There's a reason that the founder of utilitarianism who is now a meat-poppet, Jeremy Bentham, rejected the morality of Jesus.  It was the typical British reason, that the Gospel is in the economic disinterest of the aristocrats, the wealthy, the monarchy and the so-called nobility and the power holders of Britian, including those who ran the universities. Just as it was a problem for the financial interests of the Romans who put him to death and the Temple elite who conspired in that. The materialist-atheist-scientistic rejection of Christianity is intimately tied up with British and other class systems for which the Gospel of Jesus is financially costly and making it academically and legally and sociably unfashionable is very desirable from that point of view.  One way to get a leg up in all class ridden societies is to kick down and not up.  That Marx's system which had its own motives in ideological materialism and atheism and scientism, is a pathetically inadequate replacement for the morality of the Jewish tradition and Christianity that takes Jesus seriously, it's little wonder that sharing the secondary motive of the non-Marxist rejection of Christianity, that shared motive would be fatal to implementing something like egalitarian economics or real rule by the People, democracy.  What Marxism shares with capitalism is, as well, the reason that the United States was doomed as a democracy by those "enlightenment" founders who wrote the Constitution and exercised such control from the start.  Especially those who never had to face the voters, the Courts and the Supreme Court who have, from the start, been invested in the same economic scheme.  That is such a ubiquitous scheme that it accounts for much of the most loudly media magnified "Christianity" that rejects the Gospel, if anything, even more soundly than the materialists do.   Mike Johnson, Marjorie T. Greene, the media hallelujah peddlers, "traditional Catholics," . . .

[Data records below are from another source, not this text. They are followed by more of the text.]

Context: an optimization exercise on an open-source flow, tuned for small area, a short achievable clock period and few clock cycles. The choices shown serve that exercise and are no tape-out recipe. In this exercise RTL edits were held to simulation tests only and were not proved equivalent to the original.

### flow/run.sh
#!/bin/bash
# synth_recipe.tcl (not shown) runs the flow's synth.tcl, then flattens the netlist and writes it again
# the make line also repeats each setting of config.mk as NAME=value (left out here)
make -C /OpenROAD-flow-scripts/flow DESIGN_CONFIG=/design/flow/config.mk WORK_HOME=/design/flow/orfs CLKGATE_MAP_FILE= SYNTH_SCRIPT=/design/flow/synth_recipe.tcl finish
### flow/config.mk
export PLATFORM = sky130hd
export DESIGN_NAME = solid_solid_drag_coefficient
export DESIGN_NICKNAME = solid_solid_drag_coefficient
export VERILOG_FILES = /design/flow/design.v
export SDC_FILE = /design/flow/constraint.sdc
export NUM_CORES = 4
export LEC_CHECK = 0
export CAP_MARGIN = 20
export CORE_MARGIN = 2
export CORE_UTILIZATION = 40
export SLEW_MARGIN = 20
### flow/constraint.sdc
create_clock -name core_clock -period 10.0 [get_ports {clk}]
set_input_delay 2.0000 -clock core_clock [delete_from_list [all_inputs] [get_ports {clk}]]
set_output_delay 2.0000 -clock core_clock [all_outputs]
set_load 0.01 [all_outputs]
### flow/design.v
`default_nettype none
package ssdc_pkg;
	localparam logic [16:0] K1 = 17'd25990;
	localparam logic [16:0] K2 = 17'd97343;
	localparam logic [16:0] C3_2_14 = 17'd49152;     
	localparam logic [16:0] C15625 = 17'd15625;      
endpackage
`default_nettype wire
`default_nettype none
module ssdc_cfg (
	input  wire logic        clk,
	input  wire logic        arst_n,
	input  wire logic        psel,
	input  wire logic        penable,
	input  wire logic        pwrite,
	input  wire logic [2:0]  paddr,
	input  wire logic [31:0] pwdata,
	output logic      [31:0] prdata,
	output logic             pready,
	output logic      [15:0] restitution_q,
	output logic      [15:0] friction_q
);
	logic wr;
	assign pready = 1'b1;
	assign wr = psel & penable & pwrite;
	always_ff @(posedge clk or negedge arst_n) begin
		if (!arst_n) begin
			restitution_q <= 16'd58982;
			friction_q <= 16'd0;
		end else if (wr) begin
			if (paddr[2]) friction_q <= pwdata[15:0];
			else restitution_q <= pwdata[15:0];
		end
	end
	assign prdata = paddr[2] ? {16'd0, friction_q} : {16'd0, restitution_q};
endmodule
`default_nettype wire
`default_nettype none
module ssdc_unit (
	input  wire logic         clk,
	input  wire logic         arst_n,
	input  wire logic         start,
	input  wire logic [96:0]  r0,        
	input  wire logic [47:0]  l0,        
	input  wire logic         sat0,      
	input  wire logic [96:0]  dvs,       
	input  wire logic         out_ready,
	output logic              busy,
	output logic              out_valid,
	output logic [47:0]       drag,
	output logic              sat
);
	logic        first_q;
	logic [5:0]  cnt_q;
	logic [96:0] r_q;
	logic [47:0] l_q;
	logic [97:0] rp;
	logic [98:0] diff;
	logic        ge;
	assign rp = first_q ? {1'b0, r_q} : {r_q, l_q[47]};
	assign diff = {1'b0, rp} - {2'b0, dvs};
	assign ge = ~diff[98];
	always_ff @(posedge clk or negedge arst_n) begin
		if (!arst_n) begin
			busy <= 1'b0;
			out_valid <= 1'b0;
			first_q <= 1'b0;
			cnt_q <= '0;
		end else begin
			if (out_valid & out_ready) out_valid <= 1'b0;
			if (start) begin
				busy <= 1'b1;
				first_q <= 1'b1;
				cnt_q <= '0;
			end else if (busy) begin
				if (first_q) begin
					first_q <= 1'b0;
					if (sat | ge) begin
						busy <= 1'b0;
						out_valid <= 1'b1;
					end
				end else begin
					cnt_q <= cnt_q + 1'b1;
					if (cnt_q == 6'd47) begin
						busy <= 1'b0;
						out_valid <= 1'b1;
					end
				end
			end
		end
	end
	always_ff @(posedge clk) begin
		if (start) begin
			r_q <= r0;
			l_q <= l0;
			sat <= sat0;
		end else if (busy) begin
			if (first_q) begin
				if (sat | ge) begin
					sat <= 1'b1;
					l_q <= '1;
				end
			end else begin
				r_q <= ge ? diff[96:0] : rp[96:0];
				l_q <= {l_q[46:0], ge};
			end
		end
	end
	assign drag = l_q;
endmodule
`default_nettype wire
`default_nettype none
module solid_solid_drag_coefficient (
	input  wire logic        clk,
	input  wire logic        arst_n,
	input  wire logic        psel,
	input  wire logic        penable,
	input  wire logic        pwrite,
	input  wire logic [2:0]  paddr,
	input  wire logic [31:0] pwdata,
	output logic      [31:0] prdata,
	output logic             pready,
	input  wire logic        in_valid,
	output logic             in_ready,
	input  wire logic [15:0] alpha_gas,
	input  wire logic [15:0] alpha_first,
	input  wire logic [15:0] alpha_second,
	input  wire logic [15:0] diameter_first,
	input  wire logic [15:0] diameter_second,
	input  wire logic [15:0] density_first,
	input  wire logic [15:0] density_second,
	input  wire logic [15:0] phase_alpha,
	input  wire logic [15:0] phase_diameter,
	input  wire logic        phase_is_solid,
	input  wire logic        last_phase,
	output logic             out_valid,
	input  wire logic        out_ready,
	output logic      [47:0] drag_coeff,
	output logic             saturated
);
	logic [15:0] restitution_q, friction_q;
	ssdc_cfg u_cfg (
		.clk(clk), .arst_n(arst_n), .psel(psel), .penable(penable), .pwrite(pwrite),
		.paddr(paddr), .pwdata(pwdata), .prdata(prdata), .pready(pready),
		.restitution_q(restitution_q), .friction_q(friction_q)
	);
	localparam logic [1:0] PU_IDLE = 2'd0, PU_DIV = 2'd1, PU_ACC = 2'd2, PU_FIN = 2'd3;
	logic [1:0]  pu_q;
	logic [39:0] sum_q;
	logic        fault_q;
	logic        plast_q;
	logic [3:0]  pcnt_q;
	logic [15:0] prem_q, pdv_q;
	logic [31:0] pdq_q;
	logic        accept;
	logic        s_done;           
	logic [16:0] pr1, pr2;
	logic [16:0] pd1, pd2;
	logic        pge1, pge2;
	logic [15:0] prn1, prn2;
	logic [40:0] sum_next;
	logic [15:0] ag_f, a1_f, a2_f, d1_f, d2_f, r1_f, r2_f;
	assign in_ready = (pu_q == PU_IDLE);
	assign accept = in_valid & in_ready;
	assign pr1 = {prem_q, pdq_q[31]};
	assign pd1 = pr1 - {1'b0, pdv_q};
	assign pge1 = ~pd1[16] | pr1[16];
	assign prn1 = pge1 ? pd1[15:0] : pr1[15:0];
	assign pr2 = {prn1, pdq_q[30]};
	assign pd2 = pr2 - {1'b0, pdv_q};
	assign pge2 = ~pd2[16] | pr2[16];
	assign prn2 = pge2 ? pd2[15:0] : pr2[15:0];
	assign sum_next = {1'b0, sum_q} + {9'd0, pdq_q};
	always_ff @(posedge clk or negedge arst_n) begin
		if (!arst_n) begin
			pu_q <= PU_IDLE;
			sum_q <= '0;
			fault_q <= 1'b0;
			plast_q <= 1'b0;
			pcnt_q <= '0;
		end else begin
			unique case (pu_q)
				PU_IDLE: begin
					if (accept) begin
						plast_q <= last_phase;
						pcnt_q <= '0;
						if (phase_is_solid & (phase_diameter != 16'd0)) begin
							pu_q <= PU_DIV;
						end else begin
							if (phase_is_solid) fault_q <= 1'b1;
							if (last_phase) pu_q <= PU_FIN;
						end
					end
				end
				PU_DIV: begin
					pcnt_q <= pcnt_q + 1'b1;
					if (pcnt_q == 4'd15) pu_q <= PU_ACC;
				end
				PU_ACC: begin
					if (sum_next[40]) begin
						sum_q <= '1;
						fault_q <= 1'b1;
					end else begin
						sum_q <= sum_next[39:0];
					end
					pu_q <= plast_q ? PU_FIN : PU_IDLE;
				end
				PU_FIN: begin
					if (s_done) begin
						sum_q <= '0;
						fault_q <= 1'b0;
						pu_q <= PU_IDLE;
					end
				end
				default: pu_q <= PU_IDLE;
			endcase
		end
	end
	always_ff @(posedge clk) begin
		if (accept) begin
			prem_q <= '0;
			pdq_q <= {phase_alpha, 16'd0};
			pdv_q <= phase_diameter;
			ag_f <= alpha_gas;
			a1_f <= alpha_first;
			a2_f <= alpha_second;
			d1_f <= diameter_first;
			d2_f <= diameter_second;
			r1_f <= density_first;
			r2_f <= density_second;
		end else if (pu_q == PU_DIV) begin
			prem_q <= prn2;
			pdq_q <= {pdq_q[29:0], pge1, pge2};
		end
	end
	localparam logic [1:0] MU_IDLE = 2'd0, MU_RUN = 2'd1, MU_COPY = 2'd2, MU_WDIV = 2'd3;
	localparam logic [2:0] S_P = 3'd0, S_T = 3'd1, S_S = 3'd2, S_D1 = 3'd3, S_D2 = 3'd4,
		S_AG = 3'd5;
	localparam logic [3:0] Z_D1 = 4'd0, Z_D2 = 4'd1, Z_R1 = 4'd2, Z_R2 = 4'd3, Z_AG = 4'd4,
		Z_DS = 4'd5, Z_E = 4'd6, Z_FR = 4'd7, Z_ONE = 4'd8, Z_3 = 4'd9, Z_C46 = 4'd10,
		Z_K1 = 4'd11, Z_K2 = 4'd12, Z_MEG = 4'd13, Z_A1 = 4'd14, Z_A2 = 4'd15;
	logic [1:0]  mu_q;
	logic [4:0]  u_q;
	logic [2:0]  i_q;
	logic [17:0] cin_q;
	logic        kf_q;
	logic [15:0] ag_b, a1_b, a2_b, d1_b, d2_b, r1_b, r2_b;
	logic [16:0] dsum_b;
	logic [31:0] p_q [0:7];
	logic [31:0] t_q [0:3];
	logic [96:0] dvs_q;
	logic        u_dst;         
	logic [2:0]  u_dbase;
	logic [2:0]  u_len;         
	logic [2:0]  u_src;
	logic [2:0]  u_sbase;
	logic [2:0]  u_slen;        
	logic        u_sh;          
	logic        u_acc;
	logic [3:0]  u_z;
	always_comb begin
		u_dst = 1'b0; u_dbase = 3'd0; u_len = 3'd0; u_src = S_P; u_sbase = 3'd0;
		u_slen = 3'd1; u_sh = 1'b0; u_acc = 1'b0; u_z = Z_ONE;
		unique case (u_q)
			5'd0:  begin u_dst = 1'b1; u_dbase = 3'd0; u_len = 3'd1; u_src = S_S;  u_sbase = 3'd0; u_slen = 3'd2; u_z = Z_D1; end
			5'd1:  begin u_dst = 1'b0; u_dbase = 3'd4; u_len = 3'd0; u_src = S_D1; u_sbase = 3'd0; u_slen = 3'd1; u_z = Z_D1; end
			5'd2:  begin u_dst = 1'b0; u_dbase = 3'd4; u_len = 3'd1; u_src = S_P;  u_sbase = 3'd4; u_slen = 3'd1; u_z = Z_D1; end
			5'd3:  begin u_dst = 1'b0; u_dbase = 3'd4; u_len = 3'd2; u_src = S_P;  u_sbase = 3'd4; u_slen = 3'd2; u_z = Z_R1; end
			5'd4:  begin u_dst = 1'b1; u_dbase = 3'd2; u_len = 3'd0; u_src = S_D2; u_sbase = 3'd0; u_slen = 3'd1; u_z = Z_D2; end
			5'd5:  begin u_dst = 1'b1; u_dbase = 3'd2; u_len = 3'd1; u_src = S_T;  u_sbase = 3'd2; u_slen = 3'd1; u_z = Z_D2; end
			5'd6:  begin u_dst = 1'b1; u_dbase = 3'd2; u_len = 3'd1; u_src = S_T;  u_sbase = 3'd2; u_slen = 3'd2; u_z = Z_R2; end
			5'd7:  begin u_dst = 1'b0; u_dbase = 3'd4; u_len = 3'd2; u_src = S_T;  u_sbase = 3'd2; u_slen = 3'd2; u_acc = 1'b1; u_z = Z_ONE; end
			5'd8:  begin u_dst = 1'b0; u_dbase = 3'd4; u_len = 3'd2; u_src = S_P;  u_sbase = 3'd4; u_slen = 3'd3; u_z = Z_AG; end
			5'd9:  begin u_dst = 1'b0; u_dbase = 3'd4; u_len = 3'd3; u_src = S_P;  u_sbase = 3'd4; u_slen = 3'd3; u_z = Z_AG; end
			5'd10: begin u_dst = 1'b1; u_dbase = 3'd0; u_len = 3'd2; u_src = S_T;  u_sbase = 3'd0; u_slen = 3'd2; u_z = Z_D2; end
			5'd11: begin u_dst = 1'b1; u_dbase = 3'd0; u_len = 3'd2; u_src = S_T;  u_sbase = 3'd0; u_slen = 3'd3; u_z = Z_3; end
			5'd12: begin u_dst = 1'b1; u_dbase = 3'd0; u_len = 3'd2; u_src = S_AG; u_sbase = 3'd0; u_slen = 3'd1; u_acc = 1'b1; u_z = Z_DS; end
			5'd13: begin u_dst = 1'b0; u_dbase = 3'd0; u_len = 3'd3; u_src = S_T;  u_sbase = 3'd0; u_slen = 3'd3; u_sh = 1'b1; u_z = Z_C46; end
			5'd14: begin u_dst = 1'b1; u_dbase = 3'd0; u_len = 3'd2; u_src = S_T;  u_sbase = 3'd0; u_slen = 3'd3; u_z = Z_FR; end
			5'd15: begin u_dst = 1'b1; u_dbase = 3'd0; u_len = 3'd3; u_src = S_T;  u_sbase = 3'd0; u_slen = 3'd3; u_z = Z_K1; end
			5'd16: begin u_dst = 1'b1; u_dbase = 3'd0; u_len = 3'd3; u_src = S_T;  u_sbase = 3'd0; u_slen = 3'd4; u_z = Z_K2; end
			5'd17: begin u_dst = 1'b0; u_dbase = 3'd0; u_len = 3'd3; u_src = S_T;  u_sbase = 3'd0; u_slen = 3'd4; u_acc = 1'b1; u_z = Z_ONE; end
			5'd18: begin u_dst = 1'b0; u_dbase = 3'd0; u_len = 3'd4; u_src = S_P;  u_sbase = 3'd0; u_slen = 3'd4; u_z = Z_E; end
			5'd19: begin u_dst = 1'b0; u_dbase = 3'd0; u_len = 3'd4; u_src = S_P;  u_sbase = 3'd0; u_slen = 3'd5; u_z = Z_MEG; end
			5'd20: begin u_dst = 1'b0; u_dbase = 3'd0; u_len = 3'd5; u_src = S_P;  u_sbase = 3'd0; u_slen = 3'd5; u_z = Z_A1; end
			5'd21: begin u_dst = 1'b0; u_dbase = 3'd0; u_len = 3'd5; u_src = S_P;  u_sbase = 3'd0; u_slen = 3'd6; u_z = Z_A2; end
			5'd22: begin u_dst = 1'b0; u_dbase = 3'd0; u_len = 3'd6; u_src = S_P;  u_sbase = 3'd0; u_slen = 3'd6; u_z = Z_R1; end
			5'd23: begin u_dst = 1'b0; u_dbase = 3'd0; u_len = 3'd6; u_src = S_P;  u_sbase = 3'd0; u_slen = 3'd7; u_z = Z_R2; end
			5'd24: begin u_dst = 1'b0; u_dbase = 3'd0; u_len = 3'd7; u_src = S_P;  u_sbase = 3'd0; u_slen = 3'd7; u_z = Z_DS; end
			default: ;
		endcase
	end
	logic [3:0]  sj;            
	logic        xvalid;
	logic [2:0]  pidx, tidx;
	logic [31:0] prd, trd, xw, yw, scal;
	logic [16:0] zv;
	logic [49:0] macc;
	logic        last_word;
	logic        mu_step;
	logic        mu_take;
	logic        dv_start;
	logic        dv_busy, dv_valid;
	assign sj = {1'b0, i_q} - {3'b0, u_sh};
	assign xvalid = ~sj[3] & (sj[2:0] < u_slen);
	assign pidx = (u_src == S_P) ? (u_sbase + sj[2:0]) : (u_dbase + i_q);
	assign tidx = (u_src == S_T) ? (u_sbase[1:0] + sj[1:0]) : (u_dbase[1:0] + i_q[1:0]);
	assign prd = p_q[pidx];
	assign trd = t_q[tidx[1:0]];
	always_comb begin
		unique case (u_src)
			S_P:  scal = prd;
			S_T:  scal = trd;
			S_S:  scal = sj[0] ? {24'd0, sum_q[39:32]} : sum_q[31:0];
			S_D1: scal = {16'd0, d1_b};
			S_D2: scal = {16'd0, d2_b};
			S_AG: scal = {ag_b, 16'd0};
			default: scal = '0;
		endcase
	end
	assign xw = xvalid ? scal : 32'd0;
	assign yw = u_acc ? (u_dst ? trd : prd) : 32'd0;
	always_comb begin
		unique case (u_z)
			Z_D1:  zv = {1'b0, d1_b};
			Z_D2:  zv = {1'b0, d2_b};
			Z_R1:  zv = {1'b0, r1_b};
			Z_R2:  zv = {1'b0, r2_b};
			Z_AG:  zv = {1'b0, ag_b};
			Z_DS:  zv = dsum_b;
			Z_E:   zv = {1'b1, restitution_q};
			Z_FR:  zv = {1'b0, friction_q};
			Z_ONE: zv = 17'd1;
			Z_3:   zv = 17'd3;
			Z_C46: zv = ssdc_pkg::C3_2_14;
			Z_K1:  zv = ssdc_pkg::K1;
			Z_K2:  zv = ssdc_pkg::K2;
			Z_MEG: zv = ssdc_pkg::C15625;
			Z_A1:  zv = {1'b0, a1_b};
			Z_A2:  zv = {1'b0, a2_b};
			default: zv = '0;
		endcase
	end
	assign macc = {18'd0, xw} * {33'd0, zv} + {18'd0, yw} + {32'd0, cin_q};
	assign last_word = (i_q == u_len);
	assign mu_step = (mu_q == MU_RUN);
	assign s_done = mu_step & (u_q == 5'd0) & last_word;
	assign dv_start = (mu_q == MU_WDIV) & ~dv_busy & ~dv_valid;
	assign mu_take = (pu_q == PU_FIN) & ((mu_q == MU_IDLE) | dv_start);
	always_ff @(posedge clk or negedge arst_n) begin
		if (!arst_n) begin
			mu_q <= MU_IDLE;
			u_q <= '0;
			i_q <= '0;
		end else begin
			if (mu_take) begin
				mu_q <= MU_RUN;
				u_q <= '0;
				i_q <= '0;
			end else begin
				unique case (mu_q)
					MU_RUN: begin
						if (last_word) begin
							i_q <= '0;
							if (u_q == 5'd17) mu_q <= MU_COPY;
							else if (u_q == 5'd24) mu_q <= MU_WDIV;
							u_q <= u_q + 1'b1;
						end else begin
							i_q <= i_q + 1'b1;
						end
					end
					MU_COPY: if (~dv_busy) mu_q <= MU_RUN;
					MU_WDIV: if (dv_start) mu_q <= MU_IDLE;
					default: ;
				endcase
			end
		end
	end
	always_ff @(posedge clk) begin
		if (mu_take) begin
			ag_b <= ag_f;
			a1_b <= a1_f;
			a2_b <= a2_f;
			d1_b <= d1_f;
			d2_b <= d2_f;
			r1_b <= r1_f;
			r2_b <= r2_f;
			dsum_b <= {1'b0, d1_f} + {1'b0, d2_f};
			kf_q <= fault_q;
			cin_q <= '0;
		end else if (mu_step) begin
			cin_q <= last_word ? 18'd0 : macc[49:32];
		end
		if ((mu_q == MU_COPY) & ~dv_busy) dvs_q <= {p_q[7][0], p_q[6], p_q[5], p_q[4]};
	end
	genvar gw;
	generate
		for (gw = 0; gw < 8; gw++) begin : g_p
			always_ff @(posedge clk) begin
				if (mu_step & ~u_dst & (u_dbase + i_q == gw)) p_q[gw] <= macc[31:0];
			end
		end
		for (gw = 0; gw < 4; gw++) begin : g_t
			always_ff @(posedge clk) begin
				if (mu_step & u_dst & (u_dbase[1:0] + i_q[1:0] == gw)) t_q[gw] <= macc[31:0];
			end
		end
	endgenerate
	logic [255:0] mv;
	assign mv = {p_q[7], p_q[6], p_q[5], p_q[4], p_q[3], p_q[2], p_q[1], p_q[0]};
	ssdc_unit u_div (
		.clk(clk), .arst_n(arst_n), .start(dv_start),
		.r0(mv[218:122]), .l0(mv[121:74]), .sat0(kf_q | (|mv[255:219])),
		.dvs(dvs_q), .out_ready(out_ready),
		.busy(dv_busy), .out_valid(dv_valid), .drag(drag_coeff), .sat(saturated)
	);
	assign out_valid = dv_valid;
endmodule
`default_nettype wire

I don't see Peter Singer's philosophy as being even a baby step out of line with that scheme.  

For those who wonder about what I called Bentham, maybe one of the reasons Singer, as an Aussie, was attracted to him was he left provisions in his will to have his hide tanned when he died, as it were.  Lenin at least wanted his corpse buried instead of being turned into a materialist-atheist-scientistic side show spectacle.   I can't say that it inclined me to be less skeptical of his philosophy when I became aware of it.
 
** I may write about a paper I read from, of all People, a conservative Catholic, which shows that even those most arch-conservatives among recent popes, John Paul II and Benedict XVI argued out of a far more radical alternative to any philosophical position that holds people as means to an end, something else intrinsic to utilitarianism whether it admits that or not.  And, as I have noted, I didn't like either of those two Popes and have been, if anything, more consistently critical of them than I have ever been to Peter Singer.  I suspect I have little to nothing much in common with the writer of the article, perhaps Singer and I overlap more.  I'll have to look farther into the sources of those quotes to see how consistent their arguments are, though, like Singer, they both were more accommodating to the practice of right wing governments and billionaires and their AstroTurf operation, "traditional Catholics" than are compatible with their personal integrity on those points.  Even conventional Catholic social teaching is radical in comparison to most secular social-thought on most points.  I think Francis has been far more consistent in applying Catholic social teaching as if it really matters.